The results of their
most recent experiments (so far involving 220 PET scans obtained from
36 subjects equally divided between males and females) indicate that during
both actual and anticipated colonic distention, significant differences
between the regional cerebral blood flow patterns in the brains of men
and women occur. The sex differences are even more dramatic among patients
with IBS. Areas that differ most significantly include the anterior left
insula, a brain region with close connections to the anterior cingulate
cortex and the prefrontal cortex. These three brain regions form a network
that is involved in pain processing, and in memory retrieval of past pain
experiences and associated emotional and autonomic responses. Thus, the
same networks in the brain that process an actual painful stimulus are
involved in the formation of complete memories of such events. This may
be of importance in view of the common association of IBS with post traumatic
stress syndrome (PTSD), a syndrome that develops after an extremely stressful
situation during which an individual’s life was threatened (such as war
combat exposure, motor vehicle accident or rape). Commonly, affected patients
develop a flashback of the traumatic event, triggered by a sound or picture.

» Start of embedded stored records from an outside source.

<file path="config.mk">
export PLATFORM = sky130hd
export DESIGN_NAME = step_dir_filter_flat
export DESIGN_NICKNAME = d
export VERILOG_FILES = /design/src/rtl/step_dir_filter_if.sv /design/src/rtl/step_dir_filter.sv /design/src/flat_wrapper.sv
export SDC_FILE = /design/constraint.sdc
export NUM_CORES = 1
export LEC_CHECK = 0
export BUFFER_PORTS_ARGS = -buffer_cell sky130_fd_sc_hd__buf_2
export CAP_MARGIN = 0
export CORE_ASPECT_RATIO = 0.8
export CORE_UTILIZATION = 45
export DETAILED_ROUTE_END_ITERATION = 10
export PLACE_DENSITY = 0.79
export SYNTH_ARGS = -nofsm -noshare
export SYNTH_HDL_FRONTEND = slang
export SYNTH_SLANG_ARGS = --single-unit
export TNS_END_PERCENT = 5
</file>
<file path="constraint.sdc">
create_clock -name clk -period 2.12 [get_ports clk]
set_input_delay 0.106 -clock clk [delete_from_list [all_inputs] [get_ports clk]]
set_output_delay 0.106 -clock clk [all_outputs]
set_load 0.05 [all_outputs]
</file>
<file path="src/rtl/step_dir_filter_if.sv">
// Signal bundle for step_dir_filter: raw step/dir pins, control strobes
// and the qualified step/direction/position outputs.
// master = the side that drives the pins (controller or bench),
// slave  = the filter block itself.
interface step_dir_filter_if #(
   parameter int POS_W = 32
) ();
   logic             step_in;
   logic             dir_in;
   logic             enable;
   logic             invert_dir;
   logic             clear_pos;
   logic             clr_err;
   logic             step_pulse;
   logic             step_dir;
   logic [POS_W-1:0] position;
   logic             dir_err;

   modport master (
      output step_in, dir_in, enable, invert_dir, clear_pos, clr_err,
      input  step_pulse, step_dir, position, dir_err
   );

   modport slave (
      input  step_in, dir_in, enable, invert_dir, clear_pos, clr_err,
      output step_pulse, step_dir, position, dir_err
   );
endinterface

</file>
<file path="src/rtl/step_dir_filter.sv">
// step_dir_filter: synchronizes and glitch-filters a raw STEP/DIR pin pair,
// emits a one-cycle step strobe with its qualified direction, flags
// direction-setup violations and optionally tracks a signed position.
// Optional feature macro: STEP_DIR_FILTER_POSITION_EN enables the position
// counter and clear_pos; without it position is tied to zero.
module step_dir_filter #(
   parameter int FILTER_LEN = 4,
   parameter int DIR_SETUP  = 2,
   parameter int POS_W      = 32
) (
   input logic               clk,
   input logic               resetn,
   step_dir_filter_if.slave  bus
);

   localparam logic [7:0] FL_LAST = 8'(FILTER_LEN - 1);
   localparam logic [7:0] DS_SAT  = 8'(DIR_SETUP);

   logic       r_step_s1, r_step_s2, r_dir_s1, r_dir_s2;
   logic       r_step_f, r_step_f_d, r_dir_f;
   logic [7:0] r_step_cnt, r_dir_cnt, r_since;
   logic       r_step_pulse, r_step_dir, r_dir_err;

   logic       w_step_toggle, w_dir_toggle, w_step_rise;
   logic       w_issue, w_viol;

   // The filtered level flips on the cycle its counter would reach FILTER_LEN.
   assign w_step_toggle = (r_step_s2 != r_step_f) && (r_step_cnt == FL_LAST);
   assign w_dir_toggle  = (r_dir_s2 != r_dir_f) && (r_dir_cnt == FL_LAST);
   assign w_step_rise   = r_step_f & ~r_step_f_d;
   // Edges seen while disabled are dropped, never queued.
   assign w_issue       = w_step_rise & bus.enable;
   assign w_viol        = w_issue & (r_since < DS_SAT);

   // Two-flop synchronizers for both raw pins.
   always_ff @(posedge clk or negedge resetn) begin
      if (!resetn) begin
         r_step_s1 <= 1'b0;
         r_step_s2 <= 1'b0;
         r_dir_s1  <= 1'b0;
         r_dir_s2  <= 1'b0;
      end else begin
         r_step_s1 <= bus.step_in;
         r_step_s2 <= r_step_s1;
         r_dir_s1  <= bus.dir_in;
         r_dir_s2  <= r_dir_s1;
      end
   end

   // Step glitch filter: count disagreeing cycles, flip level on the FILTER_LEN-th.
   always_ff @(posedge clk or negedge resetn) begin
      if (!resetn) begin
         r_step_f   <= 1'b0;
         r_step_cnt <= 8'd0;
      end else if (r_step_s2 != r_step_f) begin
         if (w_step_toggle) begin
            r_step_f   <= ~r_step_f;
            r_step_cnt <= 8'd0;
         end else begin
            r_step_cnt <= r_step_cnt + 8'd1;
         end
      end else begin
         r_step_cnt <= 8'd0;
      end
   end

   // Direction glitch filter, same rule as the step filter.
   always_ff @(posedge clk or negedge resetn) begin
      if (!resetn) begin
         r_dir_f   <= 1'b0;
         r_dir_cnt <= 8'd0;
      end else if (r_dir_s2 != r_dir_f) begin
         if (w_dir_toggle) begin
            r_dir_f   <= ~r_dir_f;
            r_dir_cnt <= 8'd0;
         end else begin
            r_dir_cnt <= r_dir_cnt + 8'd1;
         end
      end else begin
         r_dir_cnt <= 8'd0;
      end
   end

   // Delayed filtered step level for rising-edge detection.
   always_ff @(posedge clk or negedge resetn) begin
      if (!resetn) begin
         r_step_f_d <= 1'b0;
      end else begin
         r_step_f_d <= r_step_f;
      end
   end

   // Cycles since the last accepted direction change, saturating at DIR_SETUP.
   always_ff @(posedge clk or negedge resetn) begin
      if (!resetn) begin
         r_since <= DS_SAT;
      end else if (w_dir_toggle) begin
         r_since <= 8'd0;
      end else if (r_since < DS_SAT) begin
         r_since <= r_since + 8'd1;
      end else begin
         r_since <= r_since;
      end
   end

   // Step strobe and its direction, captured at the accepted step edge.
   always_ff @(posedge clk or negedge resetn) begin
      if (!resetn) begin
         r_step_pulse <= 1'b0;
         r_step_dir   <= 1'b0;
      end else begin
         r_step_pulse <= w_issue;
         if (w_issue) begin
            r_step_dir <= r_dir_f ^ bus.invert_dir;
         end else begin
            r_step_dir <= r_step_dir;
         end
      end
   end

   // Sticky setup-violation flag; a new violation beats a same-cycle clear.
   always_ff @(posedge clk or negedge resetn) begin
      if (!resetn) begin
         r_dir_err <= 1'b0;
      end else if (w_viol) begin
         r_dir_err <= 1'b1;
      end else if (bus.clr_err) begin
         r_dir_err <= 1'b0;
      end else begin
         r_dir_err <= r_dir_err;
      end
   end

   assign bus.step_pulse = r_step_pulse;
   assign bus.step_dir   = r_step_dir;
   assign bus.dir_err    = r_dir_err;

`ifdef STEP_DIR_FILTER_POSITION_EN
   logic [POS_W-1:0] r_position;

   // Signed position: clear wins over a same-cycle step, wraps freely.
   always_ff @(posedge clk or negedge resetn) begin
      if (!resetn) begin
         r_position <= {POS_W{1'b0}};
      end else if (bus.clear_pos) begin
         r_position <= {POS_W{1'b0}};
      end else if (r_step_pulse) begin
         if (r_step_dir) begin
            r_position <= r_position + {{(POS_W-1){1'b0}}, 1'b1};
         end else begin
            r_position <= r_position - {{(POS_W-1){1'b0}}, 1'b1};
         end
      end else begin
         r_position <= r_position;
      end
   end

   assign bus.position = r_position;
`else
   logic w_unused_clear_pos;

   assign w_unused_clear_pos = bus.clear_pos;
   assign bus.position       = {POS_W{1'b0}};
`endif

endmodule

</file>
<file path="src/flat_wrapper.sv">
// flat-port wrapper written by rule: the top's interface ports become plain ports
module step_dir_filter_flat 
#(
   parameter int FILTER_LEN = 4,
   parameter int DIR_SETUP  = 2,
   parameter int POS_W      = 32
)
  (clk, resetn, bus_step_in, bus_dir_in, bus_enable, bus_invert_dir, bus_clear_pos, bus_clr_err, bus_step_pulse, bus_step_dir, bus_position, bus_dir_err);
  step_dir_filter_if #(.POS_W(POS_W)) bus_i ();
  input logic clk;
  input logic resetn;
  input wire logic [$bits(bus_i.step_in)-1:0] bus_step_in;
  input wire logic [$bits(bus_i.dir_in)-1:0] bus_dir_in;
  input wire logic [$bits(bus_i.enable)-1:0] bus_enable;
  input wire logic [$bits(bus_i.invert_dir)-1:0] bus_invert_dir;
  input wire logic [$bits(bus_i.clear_pos)-1:0] bus_clear_pos;
  input wire logic [$bits(bus_i.clr_err)-1:0] bus_clr_err;
  output wire logic [$bits(bus_i.step_pulse)-1:0] bus_step_pulse;
  output wire logic [$bits(bus_i.step_dir)-1:0] bus_step_dir;
  output wire logic [$bits(bus_i.position)-1:0] bus_position;
  output wire logic [$bits(bus_i.dir_err)-1:0] bus_dir_err;
  assign bus_i.step_in = bus_step_in;
  assign bus_i.dir_in = bus_dir_in;
  assign bus_i.enable = bus_enable;
  assign bus_i.invert_dir = bus_invert_dir;
  assign bus_i.clear_pos = bus_clear_pos;
  assign bus_i.clr_err = bus_clr_err;
  assign bus_step_pulse = bus_i.step_pulse;
  assign bus_step_dir = bus_i.step_dir;
  assign bus_position = bus_i.position;
  assign bus_dir_err = bus_i.dir_err;
  step_dir_filter #(.FILTER_LEN(FILTER_LEN), .DIR_SETUP(DIR_SETUP), .POS_W(POS_W)) u_core (.clk(clk), .resetn(resetn), .bus(bus_i));
endmodule
</file>
## After elaboration in Yosys (flattened, before gate mapping)

Index checks and enable logic that the tools add are counted.

| word-level totals | value |
|---|---|
| bits in registers | 34 |
| latch bits | 0 |
| RAM bits | 0 |
| memory bits (read-only) | 0 |
| input bits | 8 |
| output and inout bits | 35 |
| word-level logic and storage cells | 42 |
| memories kept | 0 |

| cells by class | value |
|---|---|
| add/sub/neg operators | 3 |
| $mul | 0 |
| div/mod/pow operators | 0 |
| order comparisons | 1 |
| equal/unequal tests | 4 |
| shifts and indexed selects | 0 |
| mux-type cells | 8 |
| bitwise operators | 7 |
| reduce and logical (&&, ||, !) cells | 6 |

Operators with widths:

| cell | count |
|---|---|
| 8-bit 2-to-1 mux | 6 |
| 8-bit by 1-bit adder with 8-bit output, second input constant | 3 |
| 8-bit by 2-bit == test with 1-bit output, second input constant | 2 |
| 8-bit by 2-bit less-than comparator with 1-bit output, second input constant | 1 |
| 2-bit AND reduction | 2 |
| 2-bit nonzero test | 2 |
| 1-bit bitwise AND | 3 |
| 1-bit NOT | 3 |
| 1-bit logical AND | 2 |
| 1-bit 2-to-1 mux | 2 |
| 1-bit inequality test | 2 |
| 1-bit bitwise XOR | 1 |

## Depth between registers and ports, before layout

Gate-level depths: netlist of run 1.

| depth | value |
|---|---|
| depth in word-level cells | 5 |
| mapped depth | 4 |
| depth with buffers taken out | 4 |

## Worst setup path before layout of run 1

Ideal clock, no wire load.

| path | value |
|---|---|
| path type | flip-flop to flip-flop |
| start | reg u_core.r_step_cnt[0] |
| end | reg u_core.r_step_f |
| library setup time | 125 ps |
| data arrival time | 1538 ps |
| slack | 457 ps |
| cell stages (with the launch flop) | 5 |
| period minus slack after synthesis | 1663 ps |
| path through | dfrtp_1 ha_1 or4b_4 nor4_2 mux2_2 |

| on the way | value |
|---|---|
| cells in the longest elaborated chain, start to end | 3 |

Ends and longest elaborated chain:

| element | RTL line | text |
|---|---|---|
| start, declared | step_dir_filter.sv:21 | `logic [7:0] r_step_cnt, r_dir_cnt, r_since;` |
| start signal, assigned | step_dir_filter.sv:60 | `r_step_cnt <= r_step_cnt + 8'd1;` |
| 8-bit by 2-bit == test with 1-bit output | step_dir_filter.sv:28 | `assign w_step_toggle = (r_step_s2 != r_step_f) && (r_step_cnt == FL_LAST);` |
| 1-bit logical AND | step_dir_filter.sv:28 |  |
| 2-bit AND reduction (no line) | n/a |  |
| end signal, assigned | step_dir_filter.sv:57 | `r_step_f <= ~r_step_f;` |
| end, declared | step_dir_filter.sv:20 | `logic r_step_f, r_step_f_d, r_dir_f;` |

No other way between the ends.
A chain may end at the register's enable or synchronous reset.

## Worst setup path in the final report of run 1

| path | value |
|---|---|
| start | reg u_core.r_step_cnt[0] |
| end | reg u_core.r_step_cnt[2] |

| on the way | value |
|---|---|
| cells in the longest elaborated chain, start to end | 4 |
| elaborated cells between the ends (all ways) | 5 |

Ends and longest elaborated chain:

| element | RTL line | text |
|---|---|---|
| branches (longest 2 deep; another with 8-bit by 1-bit adder with 8-bit output) | n/a |  |
| 8-bit 2-to-1 mux (*) | step_dir_filter.sv:56 | `if (w_step_toggle) begin` |
| 8-bit 2-to-1 mux (*) | step_dir_filter.sv:55 | `end else if (r_step_s2 != r_step_f) begin` |

Mark *: on every way between the ends.

==> metrics.md, run 1 <==
| Metric | Value |
|---|---|
| Status | `finished, violations left` |
| Failing checks | `design-rule violations` |
| Setup bufs post-CTS | `0` |
| Pre-Repair DR Iteration Count | `9` |
| Yosys warning total | `0` |
| Final core utilization | `0.513` |
| Critical Path Stages | `4` |
| Most frequent cells in the layout | `dfrtp_1 (33), conb_1 (32), nor2_1 (12)` |
| # fillers | `324` |
| Synth Area in Compound Gates | `0.0796` |
| Primary FF master, synth | `dfrtp_1` |
| Pwr/cell area | `1100 nW/um^2` |
| Worst Tran Pin Value | `747 ps` |
| Switching power | `0.699 mW` |
| Largest family of logic cells by synthesized area | `simple AND/OR/NAND/NOR gates` |
| FF-to-FF path depth | `4` |
| Tot Pwr | `1.99 mW` |
| Post-DP Area | `1670 um^2` |
| First-pass GRT wire length | `4240 um` |
| Final setup fails | `0` |
| R2r endpoint | `u_core.r_step_cnt[2]$_DFF_PN0_` |
| Multiplexer area fraction after synthesis | `0.00664` |
| Post-synth top area share | `0.487` |
| Crit path largest cell delay | `510 ps` |
| Hold crit path type | `input pin to flip-flop` |
| CP startpoint kind | `flip-flop` |
| Via density | `4.76` |
| Post-Synth XOR/XNOR Area | `0.0516` |
| Grt total ovfl | `0` |
| CP required | `2280 ps` |
| Clock Latency Late Sink | `290 ps` |
| Fin cells | `221` |
| Final period utilization | `0.837` |
| WL per Instance | `11.3 um` |
| Setup TNS | `0 ps` |
| DRC errors left | `4` |
| Worst Skew | `10.8 ps` |
| Synthesized flop and latch total | `34` |
| Placement Setup Slack | `319 ps` |
| Register area share after synthesis | `0.502` |
| Most common cell after layout, fill and taps aside | `dfrtp_1` |
| Max rail drop VDD | `0.000541 V` |
| Reg2Reg Setup Slack | `350 ps` |
| WP buf/inv | `0` |
| Layout Nets | `189` |
| Final-report max-slew violation count | `0` |
| Setup ws final | `345 ps` |
| Initial antenna violation count | `0` |
| Largest area contributor in the synthesized netlist | `dfrtp_1` |
| Drt total wl | `2490 um` |
| Antenna Nets Post-Route | `0` |
| RSZ-0062 raised after global routing | `no` |
| CTS hold repair buffers | `3` |
| Clk slew on worst S/H paths | `70 ps` |
| Slowest CP cell | `or4b_4` |
| Hold path cells | `2` |
| Avg Inst Size Synth | `10.5 um^2` |
| Share of cells above drive strength 1 | `0.134` |
| Row count | `19` |
| Initial core utilization | `0.482` |
| CP arrival | `1930 ps` |
| Largest delay contributor family on the critical path | `simple AND/OR/NAND/NOR gates` |
| Clock Tree Root | `clkbuf_8` |
| WHS | `17.5 ps` |
| Total routing usage reported by global routing | `0.140` |
| Clk pwr share | `0.292` |
| Synth-to-layout area growth | `6.42%` |
| Largest net degree at the start of global routing | `35` |
| Slew Limit Headroom | `0.502` |
| Max Clk Rate | `563 MHz` |
| Worst path cell trace | `ha_1 > or4b_4 > o41ai_4 > nor2_1` |
| Synth Area in Adders | `0.0221` |
| FF-to-FF Start | `u_core.r_step_cnt[0]$_DFF_PN0_` |
| Final GP Congestion | `0.722` |
| Design area | `1810 um^2` |
| Clock Tree Buf Depth | `2` |
| Power share of the combinational group | `0.274` |
| Cells after DPL | `210` |
| H-tree depth | `2` |
| Sw Share | `0.352` |
| Leakage | `0.848 nW` |
| Post-CTS sizing | `0` |
| Detailed placer's ending HPWL | `1780 um` |
| Post-Syn Area | `1700 um^2` |
| Initial DRC count | `38` |
| DR vias | `1053` |
| CTS tree | `built` |
| Num Clock Sinks | `34` |
| P_int | `1.29 mW` |
| DIE AREA | `4020 um^2` |
| Yosys cell types | `31` |
| DIE HEIGHT | `56.9 um` |
| Diode count | `0` |
| WS Path Type | `flip-flop to flip-flop` |
| Num ports | `43` |
| Top post-synthesis cells by area | `dfrtp_1 (49%), buf_4 (14%), xor2_1 (3.1%)` |
| Max cap viols | `0` |
| Endpoint type of the worst setup path | `flip-flop` |
| Final hold violation count | `0` |
| Hold_sp | `bus_clr_err` |
| Post-route minimum period | `1770 ps` |
| Simple-Gate Fraction of Synth Area | `0.180` |
| Post-Syn Instances | `161` |
| Max FO, Critical Path | `8` |
| # port buffers | `9` |
| Vias in the first global route | `960` |
| Number of enable flip-flop cells after synthesis | `0` |
| Clock buffer count from CTS | `5` |
| Die width | `70.7 um` |
| Power share of the sequential group | `0.434` |
| FFs w/ async S/R, synth | `1.00` |
| Hold endpoint | `u_core.bus.dir_err$_DFFE_PN0P_` |
| Core Region | `3520 um^2` |
sequential cells by signal, indices dropped and copies added (netlist names):
name / flops
u_core.bus.step_dir: 1
u_core.r_dir_s1: 1
u_core.r_step_cnt: 8
u_core.r_since: 8
u_core.r_dir_f: 1
u_core.r_step_s1: 1
u_core.r_step_s2: 1
u_core.r_step_f: 1
u_core.bus.dir_err: 1
u_core.r_dir_cnt: 8
u_core.r_dir_s2: 1
u_core.bus.step_pulse: 1
u_core.r_step_f_d: 1
layout make-up:
cell class	instances	area, um^2	area share
inverter	5	18.8	0.0104
clock inverter	2	37.5	0.0208
multi-input combinational	120	697	0.386
sequential	34	852	0.472
tap	42	52.6	0.0291
timing repair buffer	12	75.1	0.0416
clock buffer	6	72.6	0.0402
Yosys cell counts, drive strengths merged, types with 3 or more instances:
| cell | instances |
|---|---|
| a21oi | 9 |
| and2 | 5 |
| buf | 32 |
| dfrtp | 33 |
| ha | 3 |
| inv | 5 |
| nand2 | 5 |
| nand3 | 9 |
| nor2 | 12 |
| o21ai | 10 |
| or3 | 8 |
| xnor2 | 4 |
| xor2 | 6 |
routing by layer:
metal,GRT usage,share of wire,vias to the layer above
met3,0.0700,0.053,4
met1,0.179,0.47,503
met5,0,0,-
li1,-,-,521
met4,0.0543,0.011,0
met2,0.204,0.47,25
power groups by stage:
stage	Combinational [mW]	Sequential [mW]	Clock, mW
2_1_floorplan	0.463	0.898	0
3_3_place_gp	0.536	0.869	0
3_5_place_dp	0.548	0.874	0
4_1_cts	0.552	0.863	0.604
5_1_grt	0.606	0.881	0.631
6_report	0.544	0.863	0.580
cells by family after synthesis:
group,count (synthesis)
compound gates,21
xor+xnor,10
fa+ha+maj,3
buf+inv,38
flops,34
mux,1
other cells,1
simple gates,53
how the worst max path moves through the flow:
stage                                               from                              to  slack (ps)
after floorplan           u_core.r_step_cnt[0]$_DFF_PN0_     u_core.r_step_f$_DFFE_PN0P_         460
after global placement    u_core.r_step_cnt[0]$_DFF_PN0_  u_core.r_step_cnt[4]$_DFF_PN0_         370
after detailed placement  u_core.r_step_cnt[0]$_DFF_PN0_  u_core.r_step_cnt[2]$_DFF_PN0_         320
after CTS                 u_core.r_step_cnt[0]$_DFF_PN0_  u_core.r_step_cnt[2]$_DFF_PN0_         320
after global routing      u_core.r_step_cnt[0]$_DFF_PN0_  u_core.r_step_cnt[4]$_DFF_PN0_         210
final                     u_core.r_step_cnt[0]$_DFF_PN0_  u_core.r_step_cnt[2]$_DFF_PN0_         350
Note: power is estimated with default switching activity, not from simulation.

This flashback is associated with all the emotional, sensory and autonomic
responses that were part of the brain’s response to the traumatic stimulus
in the first place.
Even though the majority
of IBS patients do not have PTSD, it may be that certain life events,
food intake or sensations from the gut can trigger memories of past abdominal
pain and discomfort, which may have occurred as far back as childhood.
Based on our findings it is intriguing to speculate that men and women
differ in the degree to which they retrieve such memories in preparation
for an anticipated pain from their gut.
If you would like
to learn more about our research program, or if you are interested in
participating in one our ongoing brain imaging studies, please contact
our clinical trials office at (310) 268-3432.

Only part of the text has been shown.